Aprender a terminar

Escrito em em Junho 4, 2018

Haverá lógica em não querer terminar um casamento fracassado e adiar a estabilidade afetiva com base na tradição ou no medo de começar de novo?

O divórcio é uma realidade legal no nosso país há muitas décadas. Apesar desta possibilidade, são milhares as pessoas que continuam a partilhar as suas vidas numa relação cujo amor já desapareceu há muito tempo. Aqueles sentimentos de carinho que possam ter existido já nem fazem memória. Muitas vezes o respeito já se perdeu e as ofensas são agora permanentes. Aquele carinho ou afeto que no passado uniu aquelas duas pessoas foi agora substituído pelos piores sentimentos que se podem descobrir entre dois humanos.

Quando estamos envolvidos, quer por amizade, quer por motivos profissionais, e perguntamos o porquê de se manterem num tal destino, se há filhos, estes são geralmente a desculpa para não enfrentarem a mudança. Não entendo, ninguém entende, nem mesmo os próprios filhos, pois todos sabemos que será sempre impossível a uma criança ou um jovem crescer feliz e saudável dentro de um tal ambiente emocional. Mas infelizmente essa desculpa é ainda muitas vezes reforçada por algum familiar, que sempre lembra que se os pais também se deram mal e continuam juntos, que tenham eles também paciência.

Paciência? Os tempos mudaram, e apesar de muitas coisas que não estão bem e que todos devemos apontar se queremos que mudem e que possamos viver numa sociedade mais evoluída, a verdade é que já muitas outras mudaram. As mulheres já têm direito a voto nas eleições, os negros já podem frequentar as universidades, a pena de morte já acabou há muitos anos e os senhores feudais já não possuem o direito de dormir com a noiva na primeira noite.

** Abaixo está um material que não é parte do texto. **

**src/design/fph_map.svh**
```systemverilog
// Register offsets, command codes, status fields and timing counts
`ifndef FPH_MAP_SVH
`define FPH_MAP_SVH

// ----------------------------------------
// Register byte offsets
// ----------------------------------------
`define FPH_REG_CTRL 5'h00
`define FPH_REG_STAT 5'h04
`define FPH_REG_ADDR 5'h08
`define FPH_REG_WDATA 5'h0C
`define FPH_REG_RDATA 5'h10
`define FPH_REG_PINS 5'h14
`define FPH_REG_PAGE 5'h18
`define FPH_REG_PIDX 5'h1C
`define FPH_CTRL_GO 8

// ----------------------------------------
// Device command codes
// ----------------------------------------
`define FPH_CMD_READ_ARRAY 8'hFF
`define FPH_CMD_READ_ID 8'h90
`define FPH_CMD_READ_STAT 8'h70
`define FPH_CMD_CLR_STAT 8'h50
`define FPH_CMD_ERASE 8'h20
`define FPH_CMD_CONFIRM 8'hD0
`define FPH_CMD_PROGRAM 8'h40
`define FPH_CMD_PAGE_PROG 8'h41
`define FPH_CMD_PAGE_LOAD 8'h74
`define FPH_CMD_PAGE_FLUSH 8'h0E
`define FPH_CMD_PAGE_CLR 8'h55
`define FPH_CMD_SUSPEND 8'hB0

// ----------------------------------------
// Device status fields and reset value
// ----------------------------------------
`define FPH_SR_READY 7
`define FPH_SR_SUSP 6
`define FPH_SR_ERASE_FAIL 5
`define FPH_SR_PROG_FAIL 4
`define FPH_SR_BLOCK_FAIL 3
`define FPH_SR_INIT 8'h80

// ----------------------------------------
// Geometry and timing
// ----------------------------------------
`define FPH_PAGE_WORDS 128
`define FPH_BANK1_LIMIT 20'h1FFFF
`define FPH_CLK_MHZ 20
`define FPH_T_PWR_NS 2000
`define FPH_PWR_CYC ((`FPH_T_PWR_NS * `FPH_CLK_MHZ + 999) / 1000)
`define FPH_T_ACC_NS 90
`define FPH_ACC_CYC ((`FPH_T_ACC_NS * `FPH_CLK_MHZ + 999) / 1000)
`define FPH_RD_CYC (`FPH_ACC_CYC + 3)
`define FPH_T_WP_NS 100
`define FPH_WP_CYC ((`FPH_T_WP_NS * `FPH_CLK_MHZ + 999) / 1000)

`endif

```
**src/design/fph_pkg.sv**
```systemverilog
// Types shared by the flash host controller
package fph_pkg;

  // Operations that software can order
  typedef enum logic [3:0] {
    FPH_OP_READ_ARRAY = 4'h0, FPH_OP_READ_ID = 4'h1,
    FPH_OP_READ_STAT = 4'h2, FPH_OP_CLR_STAT = 4'h3,
    FPH_OP_ERASE = 4'h4, FPH_OP_PROGRAM = 4'h5,
    FPH_OP_PAGE_PROG = 4'h6, FPH_OP_PAGE_LOAD = 4'h7,
    FPH_OP_PAGE_FLUSH = 4'h8, FPH_OP_PAGE_CLR = 4'h9,
    FPH_OP_SUSPEND = 4'hA, FPH_OP_RESUME = 4'hB,
    FPH_OP_READ = 4'hC, FPH_OP_POLL = 4'hD
  } fph_op_e;

  // Second phase of a command sequence
  typedef enum logic [2:0] {
    FPH_PH_NONE = 3'h0, FPH_PH_CONFIRM = 3'h1, FPH_PH_DATA = 3'h2,
    FPH_PH_READ = 3'h3, FPH_PH_PAGE = 3'h4
  } fph_ph_e;

  // Device read mode as seen by the host
  typedef enum logic [1:0] {
    FPH_MODE_ARRAY = 2'h0, FPH_MODE_ID = 2'h1, FPH_MODE_STAT = 2'h2
  } fph_mode_e;

  // One flash bus cycle request
  typedef struct packed {
    logic write;
    logic [19:0] addr;
    logic [15:0] data;
  } fph_req_s;

endpackage

```
**src/design/fph_cycle.sv**
```systemverilog
// One flash bus cycle: a strobed write or an output-enabled read
`timescale 1ns/1ps
`default_nettype none
`include "fph_map.svh"
module fph_cycle import fph_pkg::*; (
  // Clock and reset
  input wire logic clk_i,
  input wire logic rst_i,
  // Request and answer
  input wire logic start_i,
  input wire fph_req_s req_i,
  output logic done_o,
  output logic [15:0] rdata_o,
  // Flash pins (dq_i already synchronised)
  input wire logic [15:0] dq_i,
  output logic ce_n_o,
  output logic oe_n_o,
  output logic we_n_o,
  output logic [19:0] addr_o,
  output logic [15:0] dq_o,
  output logic dq_oe_o
);

  typedef enum logic [2:0] {
    FPH_C_IDLE = 3'h0, FPH_C_SETUP = 3'h1, FPH_C_STROBE = 3'h2,
    FPH_C_HOLD = 3'h3, FPH_C_GAP = 3'h4
  } fph_cst_e;

  fph_cst_e st_q;
  logic wr_q;
  logic [2:0] cnt_q;

  // Strobe sequencing
  always_ff @(posedge clk_i) begin
    if (rst_i) begin
      st_q <= FPH_C_IDLE;
      wr_q <= 1'b0;
      cnt_q <= 3'h0;
      done_o <= 1'b0;
      rdata_o <= 16'h0000;
      ce_n_o <= 1'b1;
      oe_n_o <= 1'b1;
      we_n_o <= 1'b1;
      addr_o <= 20'h00000;
      dq_o <= 16'h0000;
      dq_oe_o <= 1'b0;
    end else begin
      done_o <= 1'b0;
      case (st_q)
        FPH_C_IDLE: begin
          if (start_i) begin
            wr_q <= req_i.write;
            addr_o <= req_i.addr;
            dq_o <= req_i.data;
            dq_oe_o <= req_i.write;
            ce_n_o <= 1'b0;
            st_q <= FPH_C_SETUP;
          end
        end
        FPH_C_SETUP: begin
          if (wr_q) begin
            we_n_o <= 1'b0;
            cnt_q <= 3'(`FPH_WP_CYC - 1);
          end else begin
            oe_n_o <= 1'b0;
            cnt_q <= 3'(`FPH_RD_CYC - 1);
          end
          st_q <= FPH_C_STROBE;
        end
        FPH_C_STROBE: begin
          if (cnt_q != 3'h0) begin
            cnt_q <= cnt_q - 3'h1;
          end else begin
            we_n_o <= 1'b1; // Write strobe rises before chip select
            oe_n_o <= 1'b1;
            if (!wr_q) begin
              rdata_o <= dq_i;
            end
            st_q <= FPH_C_HOLD;
          end
        end
        FPH_C_HOLD: begin
          ce_n_o <= 1'b1;
          dq_oe_o <= 1'b0;
          st_q <= FPH_C_GAP;
        end
        FPH_C_GAP: begin
          // Idle cycle keeps each status read a fresh strobe
          done_o <= 1'b1;
          st_q <= FPH_C_IDLE;
        end
        default: st_q <= FPH_C_IDLE;
      endcase
    end
  end

endmodule // fph_cycle
`default_nettype wire

```
**src/design/fph_host.sv**
```systemverilog
// Flash host controller: Wishbone registers driving flash command sequences
//
// Chosen here: the register addresses and register access over Wishbone.
`timescale 1ns/1ps
`default_nettype none
`include "fph_map.svh"
module fph_host import fph_pkg::*; (
  // Clock and reset
  input wire logic clk_i,
  input wire logic rst_i,
  // Wishbone slave
  input wire logic wb_cyc_i,
  input wire logic wb_stb_i,
  input wire logic wb_we_i,
  input wire logic [4:0] wb_adr_i,
  input wire logic [3:0] wb_sel_i,
  input wire logic [31:0] wb_dat_i,
  output logic [31:0] wb_dat_o,
  output logic wb_ack_o,
  // Flash pins
  output logic flash_ce_n_o,
  output logic flash_oe_n_o,
  output logic flash_we_n_o,
  output logic [19:0] flash_addr_o,
  output logic [15:0] flash_dq_o,
  output logic flash_dq_oe_o,
  input wire logic [15:0] flash_dq_i,
  output logic flash_rp_n_o,
  output logic flash_wp_n_o
);

  // ----------------------------------------
  // Declarations
  // ----------------------------------------
  typedef enum logic [2:0] {
    FPH_S_IDLE = 3'h0, FPH_S_PWR = 3'h1, FPH_S_CMD1 = 3'h2,
    FPH_S_PH2 = 3'h3, FPH_S_POLL = 3'h4
  } fph_state_e;

  fph_state_e st_q;
  fph_op_e op_q;
  fph_mode_e mode_q;
  logic [19:0] addr_q;
  logic [15:0] wdata_q;
  logic [15:0] rdata_q;
  logic [7:0] dstat_q;
  logic [2:0] fail_q;
  logic refused_q;
  logic rp_q;
  logic wp_q;
  logic [6:0] pidx_q;
  logic [6:0] pcnt_q;
  logic [5:0] pwr_cnt_q;
  logic pend_q;
  logic start_q;
  fph_req_s req_q;
  fph_req_s req_d;
  logic [15:0] page_mem [`FPH_PAGE_WORDS];

  logic [15:0] dq_sync;
  logic cyc_done;
  logic [15:0] cyc_rdata;

  logic wb_req;
  logic wb_wr;
  logic [31:0] wb_wdat;
  logic go;
  logic go_ok;
  logic pwr_ok;
  logic has_cmd;
  logic [7:0] cmd;
  fph_ph_e ph2;
  logic do_poll;
  logic need_susp;
  logic bank1_only;
  logic issue_st;
  logic stat_done;
  logic poll_end;
  logic seq_end;
  logic [7:0] stat_rd;

  // Byte lane merge for register writes
  function automatic logic [31:0] wmerge(
    input logic [31:0] o,
    input logic [31:0] n,
    input logic [3:0] s
  );
    logic [31:0] r;
    r = o;
    for (int i = 0; i < 4; i++) begin
      if (s[i]) begin
        r[i*8 +: 8] = n[i*8 +: 8];
      end
    end
    return r;
  endfunction

  // ----------------------------------------
  // Submodules
  // ----------------------------------------
  fph_sync2 #(.W(16)) u_dq_sync (
    .clk_i(clk_i),
    .rst_i(rst_i),
    .d_i(flash_dq_i),
    .q_o(dq_sync)
  );

  fph_cycle u_cycle (
    .clk_i(clk_i),
    .rst_i(rst_i),
    .start_i(start_q),
    .req_i(req_q),
    .done_o(cyc_done),
    .rdata_o(cyc_rdata),
    .dq_i(dq_sync),
    .ce_n_o(flash_ce_n_o),
    .oe_n_o(flash_oe_n_o),
    .we_n_o(flash_we_n_o),
    .addr_o(flash_addr_o),
    .dq_o(flash_dq_o),
    .dq_oe_o(flash_dq_oe_o)
  );

  // ----------------------------------------
  // Operation decode
  // ----------------------------------------
  always_comb begin
    has_cmd = 1'b1;
    cmd = `FPH_CMD_READ_ARRAY;
    ph2 = FPH_PH_NONE;
    do_poll = 1'b0;
    need_susp = 1'b0;
    bank1_only = 1'b0;
    case (op_q)
      FPH_OP_READ_ARRAY: cmd = `FPH_CMD_READ_ARRAY;
      FPH_OP_READ_ID: begin
        cmd = `FPH_CMD_READ_ID;
        ph2 = FPH_PH_READ;
      end
      FPH_OP_READ_STAT: begin
        cmd = `FPH_CMD_READ_STAT;
        ph2 = FPH_PH_READ;
      end
      FPH_OP_CLR_STAT: cmd = `FPH_CMD_CLR_STAT;
      FPH_OP_ERASE: begin
        cmd = `FPH_CMD_ERASE;
        ph2 = FPH_PH_CONFIRM;
        do_poll = 1'b1;
      end
      FPH_OP_PROGRAM: begin
        cmd = `FPH_CMD_PROGRAM;
        ph2 = FPH_PH_DATA;
        do_poll = 1'b1;
        bank1_only = 1'b1;
      end
      FPH_OP_PAGE_PROG: begin
        cmd = `FPH_CMD_PAGE_PROG;
        ph2 = FPH_PH_PAGE;
        do_poll = 1'b1;
      end
      FPH_OP_PAGE_LOAD: begin
        cmd = `FPH_CMD_PAGE_LOAD;
        ph2 = FPH_PH_DATA;
        bank1_only = 1'b1;
      end
      FPH_OP_PAGE_FLUSH: begin
        cmd = `FPH_CMD_PAGE_FLUSH;
        ph2 = FPH_PH_CONFIRM;
        do_poll = 1'b1;
        bank1_only = 1'b1;
      end
      FPH_OP_PAGE_CLR: begin
        cmd = `FPH_CMD_PAGE_CLR;
        ph2 = FPH_PH_CONFIRM;
      end
      FPH_OP_SUSPEND: begin
        cmd = `FPH_CMD_SUSPEND;
        do_poll = 1'b1;
        need_susp = 1'b1;
      end
      FPH_OP_RESUME: cmd = `FPH_CMD_CONFIRM;
      FPH_OP_READ: begin
        has_cmd = 1'b0;
        ph2 = FPH_PH_READ;
      end
      FPH_OP_POLL: begin
        has_cmd = 1'b0;
        do_poll = 1'b1;
      end
      default: has_cmd = 1'b0;
    endcase
  end

  // ----------------------------------------
  // Cycle request for the current state
  // ----------------------------------------
  always_comb begin
    req_d.write = 1'b1;
    req_d.addr = addr_q; // Bank address rides with every write
    req_d.data = {8'h00, cmd};
    if (st_q == FPH_S_POLL) begin
      req_d.write = 1'b0;
    end else if (st_q == FPH_S_PH2) begin
      case (ph2)
        FPH_PH_CONFIRM: req_d.data = {8'h00, `FPH_CMD_CONFIRM};
        FPH_PH_DATA: req_d.data = wdata_q;
        FPH_PH_READ: req_d.write = 1'b0;
        FPH_PH_PAGE: begin
          req_d.addr = {addr_q[19:7], pcnt_q};
          req_d.data = page_mem[pcnt_q];
        end
        default: req_d.write = 1'b1;
      endcase
    end
  end

  // ----------------------------------------
  // Sequence events
  // ----------------------------------------
  assign wb_req = wb_cyc_i && wb_stb_i && !wb_ack_o;
  assign wb_wr = wb_req && wb_we_i;
  assign wb_wdat = wmerge(32'h00000000, wb_dat_i, wb_sel_i);
  assign go = wb_wr && wb_adr_i == `FPH_REG_CTRL && wb_sel_i[1]
              && wb_dat_i[`FPH_CTRL_GO];
  assign pwr_ok = pwr_cnt_q == 6'(`FPH_PWR_CYC);
  assign issue_st = st_q == FPH_S_CMD1 || st_q == FPH_S_POLL
                    || (st_q == FPH_S_PH2 && ph2 != FPH_PH_NONE);
  assign stat_rd = cyc_rdata[7:0];
  assign poll_end = st_q == FPH_S_POLL && cyc_done && stat_rd[`FPH_SR_READY]
                    && (!need_susp || stat_rd[`FPH_SR_SUSP]);
  assign stat_done = cyc_done && (st_q == FPH_S_POLL
                     || (st_q == FPH_S_PH2 && op_q == FPH_OP_READ_STAT));
  assign seq_end = poll_end || (st_q == FPH_S_PH2 && !do_poll
                   && (ph2 == FPH_PH_NONE || (cyc_done && ph2 != FPH_PH_PAGE)
                   || (cyc_done && pcnt_q == 7'h7F)));

  // Program to second bank is refused before any pin moves when its go write names the op already held in op_q
  always_comb begin
    go_ok = st_q == FPH_S_IDLE && rp_q;
    if (bank1_only && fph_op_e'(wb_dat_i[3:0]) == op_q && addr_q > `FPH_BANK1_LIMIT) begin
      go_ok = 1'b0;
    end
  end

  // ----------------------------------------
  // Power-up wait after reset pin release
  // ----------------------------------------
  always_ff @(posedge clk_i) begin
    if (rst_i || !rp_q) begin
      pwr_cnt_q <= 6'h00;
    end else if (!pwr_ok) begin
      pwr_cnt_q <= pwr_cnt_q + 6'h01; // 2 us before any operation
    end
  end

  // ----------------------------------------
  // Command sequencer
  // ----------------------------------------
  always_ff @(posedge clk_i) begin
    if (rst_i) begin
      st_q <= FPH_S_IDLE;
      pend_q <= 1'b0;
      start_q <= 1'b0;
      req_q <= '0;
      pcnt_q <= 7'h00;
    end else begin
      start_q <= 1'b0;
      if (issue_st && !pend_q) begin
        start_q <= 1'b1;
        req_q <= req_d;
        pend_q <= 1'b1;
      end
      if (cyc_done) begin
        pend_q <= 1'b0;
      end
      case (st_q)
        FPH_S_IDLE: begin
          pcnt_q <= 7'h00;
          if (go && go_ok) begin
            st_q <= FPH_S_PWR;
          end
        end
        FPH_S_PWR: begin
          if (pwr_ok) begin
            st_q <= has_cmd ? FPH_S_CMD1 : FPH_S_PH2;
          end
        end
        FPH_S_CMD1: begin
          if (cyc_done) begin
            st_q <= FPH_S_PH2;
          end
        end
        FPH_S_PH2: begin
          if (ph2 == FPH_PH_PAGE && cyc_done && pcnt_q != 7'h7F) begin
            pcnt_q <= pcnt_q + 7'h01; // 128 data writes follow 41H
          end else if (ph2 == FPH_PH_NONE || cyc_done) begin
            st_q <= do_poll ? FPH_S_POLL : FPH_S_IDLE;
          end
        end
        FPH_S_POLL: begin
          // Each poll is a whole new read cycle
          if (poll_end) begin
            st_q <= FPH_S_IDLE;
          end
        end
        default: st_q <= FPH_S_IDLE;
      endcase
    end
  end

  // ----------------------------------------
  // Device state mirror and sticky fail bits
  // ----------------------------------------
  always_ff @(posedge clk_i) begin
    if (rst_i || !rp_q) begin
      mode_q <= FPH_MODE_ARRAY;
      dstat_q <= `FPH_SR_INIT;
      fail_q <= 3'h0;
    end else begin
      if (stat_done) begin
        dstat_q <= stat_rd;
      end
      // New failure wins over a clear in the same cycle
      fail_q <= (fail_q & ~{3{seq_end && op_q == FPH_OP_CLR_STAT}})
                | ({3{stat_done}} & {stat_rd[`FPH_SR_ERASE_FAIL],
                   stat_rd[`FPH_SR_PROG_FAIL], stat_rd[`FPH_SR_BLOCK_FAIL]});
      if (st_q == FPH_S_CMD1 && cyc_done) begin
        case (cmd)
          `FPH_CMD_READ_ARRAY: mode_q <= FPH_MODE_ARRAY;
          `FPH_CMD_READ_ID: mode_q <= FPH_MODE_ID;
          `FPH_CMD_READ_STAT: mode_q <= FPH_MODE_STAT;
          default: mode_q <= mode_q;
        endcase
      end
      if (st_q == FPH_S_POLL) begin
        mode_q <= FPH_MODE_STAT; // Running engine answers with status
      end
    end
  end

  // ----------------------------------------
  // Software registers
  // ----------------------------------------
  always_ff @(posedge clk_i) begin
    if (rst_i) begin
      op_q <= FPH_OP_READ_ARRAY;
      addr_q <= 20'h00000;
      wdata_q <= 16'h0000;
      rp_q <= 1'b0; // Reset pin low during power-up
      wp_q <= 1'b0;
      refused_q <= 1'b0;
      pidx_q <= 7'h00;
    end else begin
      if (go && !go_ok) begin
        refused_q <= 1'b1;
      end else if (wb_wr && wb_adr_i == `FPH_REG_STAT && wb_wdat[1]) begin
        refused_q <= 1'b0;
      end
      if (wb_wr && st_q == FPH_S_IDLE) begin
        case (wb_adr_i)
          `FPH_REG_CTRL: op_q <= fph_op_e'(4'(wmerge({28'h0, op_q}, wb_dat_i, wb_sel_i)));
          `FPH_REG_ADDR: addr_q <= 20'(wmerge({12'h000, addr_q}, wb_dat_i, wb_sel_i));
          `FPH_REG_WDATA: wdata_q <= 16'(wmerge({16'h0, wdata_q}, wb_dat_i, wb_sel_i));
          `FPH_REG_PINS: begin
            rp_q <= wb_sel_i[0] ? wb_dat_i[0] : rp_q;
            wp_q <= wb_sel_i[0] ? wb_dat_i[1] : wp_q; // Lock override pin
          end
          `FPH_REG_PIDX: pidx_q <= wb_sel_i[0] ? wb_dat_i[6:0] : pidx_q;
          `FPH_REG_PAGE: pidx_q <= pidx_q + 7'h01;
          default: pidx_q <= pidx_q;
        endcase
      end
    end
  end

  // Page data staging for page program
  always_ff @(posedge clk_i) begin
    if (wb_wr && st_q == FPH_S_IDLE && wb_adr_i == `FPH_REG_PAGE) begin
      page_mem[pidx_q] <= wb_dat_i[15:0];
    end
  end

  // Read data capture from array, identifier and status reads
  always_ff @(posedge clk_i) begin
    if (rst_i) begin
      rdata_q <= 16'h0000;
    end else if (st_q == FPH_S_PH2 && ph2 == FPH_PH_READ && cyc_done) begin
      rdata_q <= cyc_rdata; // Busy bank would answer with status
    end
  end

  // Wishbone answer, one cycle after the request
  always_ff @(posedge clk_i) begin
    if (rst_i) begin
      wb_ack_o <= 1'b0;
      wb_dat_o <= 32'h00000000;
    end else begin
      wb_ack_o <= wb_req;
      wb_dat_o <= 32'h00000000;
      if (wb_req && !wb_we_i) begin
        case (wb_adr_i)
          `FPH_REG_CTRL: wb_dat_o <= {28'h0000000, op_q};
          `FPH_REG_STAT: wb_dat_o <= {11'h000, mode_q, fail_q, dstat_q, 5'h00,
                                      pwr_ok, refused_q, st_q != FPH_S_IDLE};
          `FPH_REG_ADDR: wb_dat_o <= {12'h000, addr_q};
          `FPH_REG_WDATA: wb_dat_o <= {16'h0000, wdata_q};
          `FPH_REG_RDATA: wb_dat_o <= {16'h0000, rdata_q};
          `FPH_REG_PINS: wb_dat_o <= {30'h00000000, wp_q, rp_q};
          `FPH_REG_PIDX: wb_dat_o <= {25'h0000000, pidx_q};
          default: wb_dat_o <= 32'h00000000;
        endcase
      end
    end
  end

  // Control pins from flops
  always_ff @(posedge clk_i) begin
    if (rst_i) begin
      flash_rp_n_o <= 1'b0;
      flash_wp_n_o <= 1'b0;
    end else begin
      flash_rp_n_o <= rp_q;
      flash_wp_n_o <= wp_q;
    end
  end

endmodule // fph_host
`default_nettype wire

```
**src/design/fph_sync2.sv**
```systemverilog
// Two flip-flop synchroniser for pin inputs
`timescale 1ns/1ps
`default_nettype none
module fph_sync2 #(
  parameter int W = 16
) (
  // Clock and reset
  input wire logic clk_i,
  input wire logic rst_i,
  // Data
  input wire logic [W-1:0] d_i,
  output logic [W-1:0] q_o
);

  logic [W-1:0] meta_q;

  // First stage feeds only the second
  always_ff @(posedge clk_i) begin
    if (rst_i) begin
      meta_q <= '0;
      q_o <= '0;
    end else begin
      meta_q <= d_i;
      q_o <= meta_q;
    end
  end

endmodule // fph_sync2
`default_nettype wire

```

Já tantas coisas mudaram, coisas que ninguém quereria que hoje voltassem, então porque se deve sofrer num casamento infeliz apenas porque os pais também sofreram? Será sadismo? Será que estes pais não querem ver felizes os próprios filhos apenas porque eles mesmos também sofreram? Ou apenas estão perdidos e confusos numa sociedade que não aprendeu ainda a refletir a vida e os sentimentos?

Talvez possamos viver noventa anos. Se existir outra vida nesta terra, não teremos certamente consciência desta que agora estamos a construir. Diz-se que a vida são dois dias, num começa e no outro já está a terminar. Claro que devemos combater a impulsividade de desistir à primeira contrariedade. Mas terá alguma lógica hipotecar a vida afetiva com base na tradição ou no medo de começar de novo?